Recorded data
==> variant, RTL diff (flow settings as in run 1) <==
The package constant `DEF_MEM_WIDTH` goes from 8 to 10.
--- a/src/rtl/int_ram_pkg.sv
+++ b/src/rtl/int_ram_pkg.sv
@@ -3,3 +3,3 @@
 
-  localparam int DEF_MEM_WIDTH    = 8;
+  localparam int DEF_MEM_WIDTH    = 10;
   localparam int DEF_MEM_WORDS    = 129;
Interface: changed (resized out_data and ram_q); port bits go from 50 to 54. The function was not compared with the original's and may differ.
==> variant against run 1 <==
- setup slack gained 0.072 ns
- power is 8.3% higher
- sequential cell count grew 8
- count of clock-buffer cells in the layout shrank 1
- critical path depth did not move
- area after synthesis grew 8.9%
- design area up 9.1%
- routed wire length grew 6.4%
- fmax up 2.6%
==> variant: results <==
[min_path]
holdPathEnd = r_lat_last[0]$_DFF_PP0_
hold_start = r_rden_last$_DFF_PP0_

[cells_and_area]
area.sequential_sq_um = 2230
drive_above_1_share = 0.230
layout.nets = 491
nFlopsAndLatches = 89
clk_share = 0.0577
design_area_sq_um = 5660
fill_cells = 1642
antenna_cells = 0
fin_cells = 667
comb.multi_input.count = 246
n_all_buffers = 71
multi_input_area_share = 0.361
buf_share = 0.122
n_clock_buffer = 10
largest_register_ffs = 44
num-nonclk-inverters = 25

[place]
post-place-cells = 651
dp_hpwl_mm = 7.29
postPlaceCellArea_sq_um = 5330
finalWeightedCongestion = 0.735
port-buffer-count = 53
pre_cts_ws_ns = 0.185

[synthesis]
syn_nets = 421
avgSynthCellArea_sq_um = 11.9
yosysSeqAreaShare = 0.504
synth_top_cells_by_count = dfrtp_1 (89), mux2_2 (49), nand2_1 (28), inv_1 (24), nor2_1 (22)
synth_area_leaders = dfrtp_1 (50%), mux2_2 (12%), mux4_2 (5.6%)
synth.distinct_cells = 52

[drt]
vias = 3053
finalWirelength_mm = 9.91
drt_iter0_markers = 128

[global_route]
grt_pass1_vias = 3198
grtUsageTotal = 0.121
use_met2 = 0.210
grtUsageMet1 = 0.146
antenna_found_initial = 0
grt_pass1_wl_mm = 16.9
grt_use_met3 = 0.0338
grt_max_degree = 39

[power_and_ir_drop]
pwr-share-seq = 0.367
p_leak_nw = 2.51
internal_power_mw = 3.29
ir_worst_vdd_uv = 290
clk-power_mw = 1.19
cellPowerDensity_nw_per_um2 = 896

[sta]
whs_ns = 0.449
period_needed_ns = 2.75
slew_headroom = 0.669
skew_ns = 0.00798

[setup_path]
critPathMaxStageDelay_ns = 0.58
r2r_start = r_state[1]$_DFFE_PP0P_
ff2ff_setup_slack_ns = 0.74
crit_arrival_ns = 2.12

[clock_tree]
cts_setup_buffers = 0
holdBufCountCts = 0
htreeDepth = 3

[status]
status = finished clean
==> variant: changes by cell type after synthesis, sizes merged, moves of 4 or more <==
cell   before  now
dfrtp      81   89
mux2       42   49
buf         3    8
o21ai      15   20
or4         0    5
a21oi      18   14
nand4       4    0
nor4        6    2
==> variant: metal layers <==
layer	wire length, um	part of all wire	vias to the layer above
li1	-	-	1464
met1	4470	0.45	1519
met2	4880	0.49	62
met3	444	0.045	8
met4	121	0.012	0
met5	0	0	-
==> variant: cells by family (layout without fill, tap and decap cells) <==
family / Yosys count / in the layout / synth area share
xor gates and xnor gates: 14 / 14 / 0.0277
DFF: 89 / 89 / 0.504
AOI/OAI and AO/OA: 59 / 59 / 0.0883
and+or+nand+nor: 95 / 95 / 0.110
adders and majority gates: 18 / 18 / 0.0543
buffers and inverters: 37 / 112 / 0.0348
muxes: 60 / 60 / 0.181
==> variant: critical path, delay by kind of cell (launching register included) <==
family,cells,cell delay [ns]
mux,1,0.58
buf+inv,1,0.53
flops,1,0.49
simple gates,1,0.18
`src/rtl/cache_types_pkg.sv`:
```
// Shared types and line-geometry constants for the data-cache memory-side adapter.
package cache_types;

  localparam int BEATS            = 4;
  localparam int LINE_OFFSET_BITS = 5;

  typedef enum logic [2:0] {
    IDLE,
    WR_BURST,
    RD_CMD,
    RD_BURST,
    DONE
  } adapter_state_t;

endpackage

```
`src/rtl/cacheline_beat_buf.sv`:
```
// Line-wide register written either whole (writeback capture) or one beat at a time
// (fetch assembly), with a beat-indexed read mux feeding the write burst.
module cacheline_beat_buf
  import cache_types::*;
#(
  parameter int BEAT_WIDTH = 64,
  parameter int NBEATS     = BEATS,
  parameter int IDX_W      = (NBEATS > 1) ? $clog2(NBEATS) : 1
) (
  input  logic                         clk,
  input  logic                         rst_n,
  input  logic                         load_en_i,
  input  logic [NBEATS*BEAT_WIDTH-1:0] load_line_i,
  input  logic                         beat_we_i,
  input  logic [IDX_W-1:0]             beat_wr_idx_i,
  input  logic [BEAT_WIDTH-1:0]        beat_wdata_i,
  input  logic [IDX_W-1:0]             beat_rd_idx_i,
  output logic [BEAT_WIDTH-1:0]        beat_rdata_o,
  output logic [NBEATS*BEAT_WIDTH-1:0] line_o
);

  logic [NBEATS-1:0][BEAT_WIDTH-1:0] buf_q;

  always_ff @(posedge clk or negedge rst_n) begin
    if (!rst_n) begin
      buf_q <= '0;
    end else if (load_en_i) begin
      buf_q <= load_line_i;
    end else if (beat_we_i) begin
      buf_q[beat_wr_idx_i] <= beat_wdata_i;
    end
  end

  assign beat_rdata_o = buf_q[beat_rd_idx_i];
  assign line_o       = buf_q;

endmodule

```
`src/rtl/cacheline_adapter.sv`:
```
// Converts level-held full-line fetch/writeback requests into 4-beat bursts on the banked memory.
// Optional macro CACHELINE_ADAPTER_RADDR_CHECK_EN: drop read beats whose bmem_raddr mismatches, flag raddr_err.
module cacheline_adapter
  import cache_types::*;
#(
  parameter int ADDR_WIDTH = 32,
  parameter int LINE_WIDTH = 256,
  parameter int BEAT_WIDTH = 64
) (
  input  logic                  clk,
  input  logic                  rst_n,
  input  logic [ADDR_WIDTH-1:0] dfp_addr,
  input  logic                  dfp_read,
  input  logic                  dfp_write,
  input  logic [LINE_WIDTH-1:0] dfp_wdata,
  output logic [LINE_WIDTH-1:0] dfp_rdata,
  output logic                  dfp_resp,
  output logic [ADDR_WIDTH-1:0] bmem_addr,
  output logic                  bmem_read,
  output logic                  bmem_write,
  output logic [BEAT_WIDTH-1:0] bmem_wdata,
  input  logic                  bmem_ready,
  input  logic [ADDR_WIDTH-1:0] bmem_raddr,
  input  logic [BEAT_WIDTH-1:0] bmem_rdata,
`ifdef CACHELINE_ADAPTER_RADDR_CHECK_EN
  output logic                  raddr_err,
`endif
  input  logic                  bmem_rvalid
);

  localparam int NB    = LINE_WIDTH / BEAT_WIDTH;
  localparam int CNT_W = (NB > 1) ? $clog2(NB) : 1;
  localparam int OFF   = $clog2(LINE_WIDTH / 8);
  localparam logic [CNT_W-1:0]      LAST_BEAT = CNT_W'(NB - 1);
  localparam logic [ADDR_WIDTH-1:0] ADDR_MASK = {{(ADDR_WIDTH-OFF){1'b1}}, {OFF{1'b0}}};

  adapter_state_t          state_q, state_d;
  logic [CNT_W-1:0]        cnt_q, cnt_d;
  logic [ADDR_WIDTH-1:0]   base_q, base_d;
  logic [LINE_WIDTH-1:0]   rdata_q, rdata_d;
  logic                    load_en;
  logic                    beat_we;
  logic                    beat_ok;
  logic [LINE_WIDTH-1:0]   buf_line;
  logic [BEAT_WIDTH-1:0]   buf_beat;

`ifdef CACHELINE_ADAPTER_RADDR_CHECK_EN
  logic err_q;

  assign beat_ok = bmem_rvalid && (bmem_raddr == base_q);

  always_ff @(posedge clk or negedge rst_n) begin
    if (!rst_n) begin
      err_q <= 1'b0;
    end else if (state_q == RD_BURST && bmem_rvalid && (bmem_raddr != base_q)) begin
      err_q <= 1'b1;
    end
  end

  assign raddr_err = err_q;
`else
  logic unused_raddr;

  assign beat_ok      = bmem_rvalid;
  assign unused_raddr = ^bmem_raddr;
`endif

  cacheline_beat_buf #(
    .BEAT_WIDTH (BEAT_WIDTH),
    .NBEATS     (NB),
    .IDX_W      (CNT_W)
  ) u_beat_buf (
    .clk           (clk),
    .rst_n         (rst_n),
    .load_en_i     (load_en),
    .load_line_i   (dfp_wdata),
    .beat_we_i     (beat_we),
    .beat_wr_idx_i (cnt_q),
    .beat_wdata_i  (bmem_rdata),
    .beat_rd_idx_i (cnt_q),
    .beat_rdata_o  (buf_beat),
    .line_o        (buf_line)
  );

  always_ff @(posedge clk or negedge rst_n) begin
    if (!rst_n) begin
      state_q <= IDLE;
      cnt_q   <= '0;
      base_q  <= '0;
      rdata_q <= '0;
    end else begin
      state_q <= state_d;
      cnt_q   <= cnt_d;
      base_q  <= base_d;
      rdata_q <= rdata_d;
    end
  end

  always_comb begin
    state_d = state_q;
    cnt_d   = cnt_q;
    base_d  = base_q;
    rdata_d = rdata_q;
    load_en = 1'b0;
    beat_we = 1'b0;
    unique case (state_q)
      IDLE: begin
        cnt_d = '0;
        // Write has priority; a concurrent read stays asserted and is taken afterwards.
        if (dfp_write) begin
          base_d  = dfp_addr & ADDR_MASK;
          load_en = 1'b1;
          state_d = WR_BURST;
        end else if (dfp_read) begin
          base_d  = dfp_addr & ADDR_MASK;
          state_d = RD_CMD;
        end
      end
      WR_BURST: begin
        if (bmem_ready) begin
          if (cnt_q == LAST_BEAT) begin
            cnt_d   = '0;
            state_d = DONE;
          end else begin
            cnt_d = cnt_q + CNT_W'(1);
          end
        end
      end
      RD_CMD: begin
        if (bmem_ready) begin
          cnt_d   = '0;
          state_d = RD_BURST;
        end
      end
      RD_BURST: begin
        if (beat_ok) begin
          beat_we = 1'b1;
          if (cnt_q == LAST_BEAT) begin
            // The final beat bypasses the buffer so dfp_rdata is valid in DONE.
            rdata_d = buf_line;
            rdata_d[(NB-1)*BEAT_WIDTH +: BEAT_WIDTH] = bmem_rdata;
            cnt_d   = '0;
            state_d = DONE;
          end else begin
            cnt_d = cnt_q + CNT_W'(1);
          end
        end
      end
      DONE: begin
        state_d = IDLE;
      end
      default: begin
        state_d = IDLE;
      end
    endcase
  end

  assign dfp_resp   = (state_q == DONE);
  assign dfp_rdata  = rdata_q;
  assign bmem_read  = (state_q == RD_CMD);
  assign bmem_write = (state_q == WR_BURST);
  assign bmem_addr  = base_q;
  assign bmem_wdata = buf_beat;

endmodule
```
**config.mk**
```make
export PLATFORM = sky130hd
export DESIGN_NAME = mos6532_riot
export DESIGN_NICKNAME = d
export VERILOG_FILES = /design/src/rtl/mos6532_riot.sv
export SDC_FILE = /design/constraint.sdc
export NUM_CORES = 1
export LEC_CHECK = 0
export ABC_AREA = 0
export BUFFER_PORTS_ARGS = -buffer_cell sky130_fd_sc_hd__buf_2
export CAP_MARGIN = 10
export CORE_MARGIN = 10
export CORE_UTILIZATION = 55
export CTS_BUF_LIST = sky130_fd_sc_hd__clkbuf_4 sky130_fd_sc_hd__clkbuf_8 sky130_fd_sc_hd__clkbuf_16
export DETAILED_ROUTE_END_ITERATION = 10
export PLACE_DENSITY_LB_ADDON = 0.25
export SYNTH_ARGS = -nofsm -noshare
export SYNTH_HDL_FRONTEND = slang
export SYNTH_SLANG_ARGS = --single-unit
```
**constraint.sdc**
```tcl
create_clock -name CLK -period 4.02 [get_ports CLK]
set_clock_uncertainty 0.05 [all_clocks]
set_input_delay 1.206 -clock CLK [delete_from_list [all_inputs] [get_ports CLK]]
set_output_delay 1.206 -clock CLK [all_outputs]
set_load 0.03 [all_outputs]
```
<file path="src/rtl/zx_keyboard.sv">
// PS/2 set-2 receiver feeding an 8x5 ZX Spectrum key matrix, plus F12/F5 hold levels.
// Latency: raw PS/2 clock fall to accepted fall 2+FILTER cycles; matrix updates 2 cycles after the stop-bit fall.
// Backpressure: none; PS/2 is a push source and key_data is a combinational read of the matrix.
module zx_keyboard #(
  parameter int FILTER  = 8,
  parameter int TIMEOUT = 65535
) (
  input  logic       clk_sys,
  input  logic       reset_n,
  input  logic       ps2_kbd_clk,
  input  logic       ps2_kbd_data,
  input  logic [7:0] addr,
  output logic [4:0] key_data,
  output logic       key_reset,
  output logic       key_nmi,
  output logic       frame_err
);

  localparam int FW = $clog2(FILTER + 1);
  localparam int TW = $clog2(TIMEOUT + 1);

  typedef enum logic [1:0] {IDLE, SHIFT, CHECK} state_t;

  // Bit 0 carries the PS/2 clock, bit 1 the PS/2 data.
  logic [1:0]          s1_q, s2_q;
  logic [1:0]          filt_q, filt_d;
  logic [1:0][FW-1:0]  fcnt_q, fcnt_d;
  logic                fall_w, dat_w;

  state_t              state_q, state_d;
  logic [3:0]          cnt_q, cnt_d;
  logic [7:0]          sh_q, sh_d;
  logic                par_q, par_d, stop_q, stop_d;
  logic [TW-1:0]       tmo_q, tmo_d;
  logic                timeout_w, frame_ok, frame_bad;

  logic                brk_q, brk_d, ext_q, ext_d;
  logic [39:0]         mat_q, mat_d, pressed_w;
  logic                ssr_q, ssr_d, ssl_q, ssl_d;
  logic                rst_q, rst_d, nmi_q, nmi_d, err_q;
  logic                map_hit;
  logic [5:0]          map_idx;

  // Two-flop synchronisers and stability filters; lines idle high.
  always_ff @(posedge clk_sys or negedge reset_n) begin
    if (!reset_n) begin
      s1_q   <= 2'b11;
      s2_q   <= 2'b11;
      filt_q <= 2'b11;
      fcnt_q <= '0;
    end else begin
      s1_q   <= {ps2_kbd_data, ps2_kbd_clk};
      s2_q   <= s1_q;
      filt_q <= filt_d;
      fcnt_q <= fcnt_d;
    end
  end

  // A line must disagree with its filtered value for FILTER consecutive cycles before it is taken.
  always_comb begin
    filt_d = filt_q;
    fcnt_d = '0;
    for (int i = 0; i < 2; i++) begin
      if (s2_q[i] != filt_q[i]) begin
        if (fcnt_q[i] == FW'(FILTER - 1)) filt_d[i] = s2_q[i];
        else fcnt_d[i] = fcnt_q[i] + 1'b1;
      end
    end
  end

  assign fall_w    = filt_q[0] & ~filt_d[0];
  assign dat_w     = filt_q[1];
  assign timeout_w = (tmo_q == TW'(TIMEOUT));

  // Receiver state register and frame datapath registers.
  always_ff @(posedge clk_sys or negedge reset_n) begin
    if (!reset_n) begin
      state_q <= IDLE;
      cnt_q   <= '0;
      sh_q    <= '0;
      par_q   <= 1'b0;
      stop_q  <= 1'b0;
      tmo_q   <= '0;
    end else begin
      state_q <= state_d;
      cnt_q   <= cnt_d;
      sh_q    <= sh_d;
      par_q   <= par_d;
      stop_q  <= stop_d;
      tmo_q   <= tmo_d;
    end
  end

  // Receiver next state: start bit opens a frame, stop-bit fall closes it, silence abandons it.
  always_comb begin
    state_d = state_q;
    case (state_q)
      IDLE:    if (fall_w && !dat_w) state_d = SHIFT;
      SHIFT: begin
        if (fall_w) begin
          if (cnt_q == 4'd10) state_d = CHECK;
        end else if (timeout_w) begin
          state_d = IDLE;
        end
      end
      CHECK:   state_d = IDLE;
      default: state_d = IDLE;
    endcase
  end

  // Frame datapath: bit counter, LSB-first shifter, parity/stop capture and inactivity counter.
  always_comb begin
    cnt_d  = cnt_q;
    sh_d   = sh_q;
    par_d  = par_q;
    stop_d = stop_q;
    tmo_d  = '0;
    case (state_q)
      IDLE: if (fall_w && !dat_w) cnt_d = 4'd1;
      SHIFT: begin
        if (fall_w) begin
          cnt_d = (cnt_q == 4'd10) ? 4'd0 : cnt_q + 4'd1;
          if (cnt_q <= 4'd8)      sh_d   = {dat_w, sh_q[7:1]};
          else if (cnt_q == 4'd9) par_d  = dat_w;
          else                    stop_d = dat_w;
        end else if (timeout_w) begin
          cnt_d = 4'd0;
        end else begin
          tmo_d = tmo_q + 1'b1;
        end
      end
      default: cnt_d = 4'd0;
    endcase
  end

  // Receiver outputs: frame verdict during CHECK (odd parity over data+parity, stop high).
  always_comb begin
    frame_ok  = (state_q == CHECK) && (^{par_q, sh_q}) && stop_q;
    frame_bad = (state_q == CHECK) && !frame_ok;
  end

  // Scan-code to matrix bit index (row*5 + column); SYMSHIFT sources are handled separately.
  always_comb begin
    map_hit = 1'b1;
    map_idx = 6'd0;
    case (sh_q)
      8'h12: map_idx = 6'd0;   8'h1A: map_idx = 6'd1;   8'h22: map_idx = 6'd2;
      8'h21: map_idx = 6'd3;   8'h2A: map_idx = 6'd4;
      8'h1C: map_idx = 6'd5;   8'h1B: map_idx = 6'd6;   8'h23: map_idx = 6'd7;
      8'h2B: map_idx = 6'd8;   8'h34: map_idx = 6'd9;
      8'h15: map_idx = 6'd10;  8'h1D: map_idx = 6'd11;  8'h24: map_idx = 6'd12;
      8'h2D: map_idx = 6'd13;  8'h2C: map_idx = 6'd14;
      8'h16: map_idx = 6'd15;  8'h1E: map_idx = 6'd16;  8'h26: map_idx = 6'd17;
      8'h25: map_idx = 6'd18;  8'h2E: map_idx = 6'd19;
      8'h45: map_idx = 6'd20;  8'h46: map_idx = 6'd21;  8'h3E: map_idx = 6'd22;
      8'h3D: map_idx = 6'd23;  8'h36: map_idx = 6'd24;
      8'h4D: map_idx = 6'd25;  8'h44: map_idx = 6'd26;  8'h43: map_idx = 6'd27;
      8'h3C: map_idx = 6'd28;  8'h35: map_idx = 6'd29;
      8'h5A: map_idx = 6'd30;  8'h4B: map_idx = 6'd31;  8'h42: map_idx = 6'd32;
      8'h3B: map_idx = 6'd33;  8'h33: map_idx = 6'd34;
      8'h29: map_idx = 6'd35;  8'h3A: map_idx = 6'd37;  8'h31: map_idx = 6'd38;
      8'h32: map_idx = 6'd39;
      default: map_hit = 1'b0;
    endcase
  end

  // Decoder: prefix flags, matrix and special-key levels; a rejected frame drops pending prefixes.
  always_comb begin
    brk_d = brk_q;
    ext_d = ext_q;
    mat_d = mat_q;
    ssr_d = ssr_q;
    ssl_d = ssl_q;
    rst_d = rst_q;
    nmi_d = nmi_q;
    if (frame_bad) begin
      brk_d = 1'b0;
      ext_d = 1'b0;
    end else if (frame_ok) begin
      if (sh_q == 8'hF0)      brk_d = 1'b1;
      else if (sh_q == 8'hE0) ext_d = 1'b1;
      else begin
        brk_d = 1'b0;
        ext_d = 1'b0;
        if (!ext_q) begin
          if (map_hit) mat_d[map_idx] = ~brk_q;
          case (sh_q)
            8'h59:   ssr_d = ~brk_q;
            8'h14:   ssl_d = ~brk_q;
            8'h07:   rst_d = ~brk_q;
            8'h03:   nmi_d = ~brk_q;
            default: ;
          endcase
        end
      end
    end
  end

  // Decoder state and the one-cycle error pulse following CHECK.
  always_ff @(posedge clk_sys or negedge reset_n) begin
    if (!reset_n) begin
      brk_q <= 1'b0;
      ext_q <= 1'b0;
      mat_q <= '0;
      ssr_q <= 1'b0;
      ssl_q <= 1'b0;
      rst_q <= 1'b0;
      nmi_q <= 1'b0;
      err_q <= 1'b0;
    end else begin
      brk_q <= brk_d;
      ext_q <= ext_d;
      mat_q <= mat_d;
      ssr_q <= ssr_d;
      ssl_q <= ssl_d;
      rst_q <= rst_d;
      nmi_q <= nmi_d;
      err_q <= frame_bad;
    end
  end

  // Readout: active-low AND of every row whose address bit is low.
  always_comb begin
    pressed_w     = mat_q;
    pressed_w[36] = mat_q[36] | ssr_q | ssl_q;
    key_data      = 5'h1F;
    for (int r = 0; r < 8; r++) begin
      if (!addr[r]) key_data = key_data & ~pressed_w[r*5 +: 5];
    end
  end

  assign key_reset = rst_q;
  assign key_nmi   = nmi_q;
  assign frame_err = err_q;

endmodule

</file>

▶ [Task requirements]
Would you please copy exactly the part of the entries above that begins at the line containing "grt_use_met3 = 0.0338" and ends at the line containing "flops,1,0.49", both lines included?

▶ [Exercise response]
grt_use_met3 = 0.0338
grt_max_degree = 39

[power_and_ir_drop]
pwr-share-seq = 0.367
p_leak_nw = 2.51
internal_power_mw = 3.29
ir_worst_vdd_uv = 290
clk-power_mw = 1.19
cellPowerDensity_nw_per_um2 = 896

[sta]
whs_ns = 0.449
period_needed_ns = 2.75
slew_headroom = 0.669
skew_ns = 0.00798

[setup_path]
critPathMaxStageDelay_ns = 0.58
r2r_start = r_state[1]$_DFFE_PP0P_
ff2ff_setup_slack_ns = 0.74
crit_arrival_ns = 2.12

[clock_tree]
cts_setup_buffers = 0
holdBufCountCts = 0
htreeDepth = 3

[status]
status = finished clean
==> variant: changes by cell type after synthesis, sizes merged, moves of 4 or more <==
cell   before  now
dfrtp      81   89
mux2       42   49
buf         3    8
o21ai      15   20
or4         0    5
a21oi      18   14
nand4       4    0
nor4        6    2
==> variant: metal layers <==
layer	wire length, um	part of all wire	vias to the layer above
li1	-	-	1464
met1	4470	0.45	1519
met2	4880	0.49	62
met3	444	0.045	8
met4	121	0.012	0
met5	0	0	-
==> variant: cells by family (layout without fill, tap and decap cells) <==
family / Yosys count / in the layout / synth area share
xor gates and xnor gates: 14 / 14 / 0.0277
DFF: 89 / 89 / 0.504
AOI/OAI and AO/OA: 59 / 59 / 0.0883
and+or+nand+nor: 95 / 95 / 0.110
adders and majority gates: 18 / 18 / 0.0543
buffers and inverters: 37 / 112 / 0.0348
muxes: 60 / 60 / 0.181
==> variant: critical path, delay by kind of cell (launching register included) <==
family,cells,cell delay [ns]
mux,1,0.58
buf+inv,1,0.53
flops,1,0.49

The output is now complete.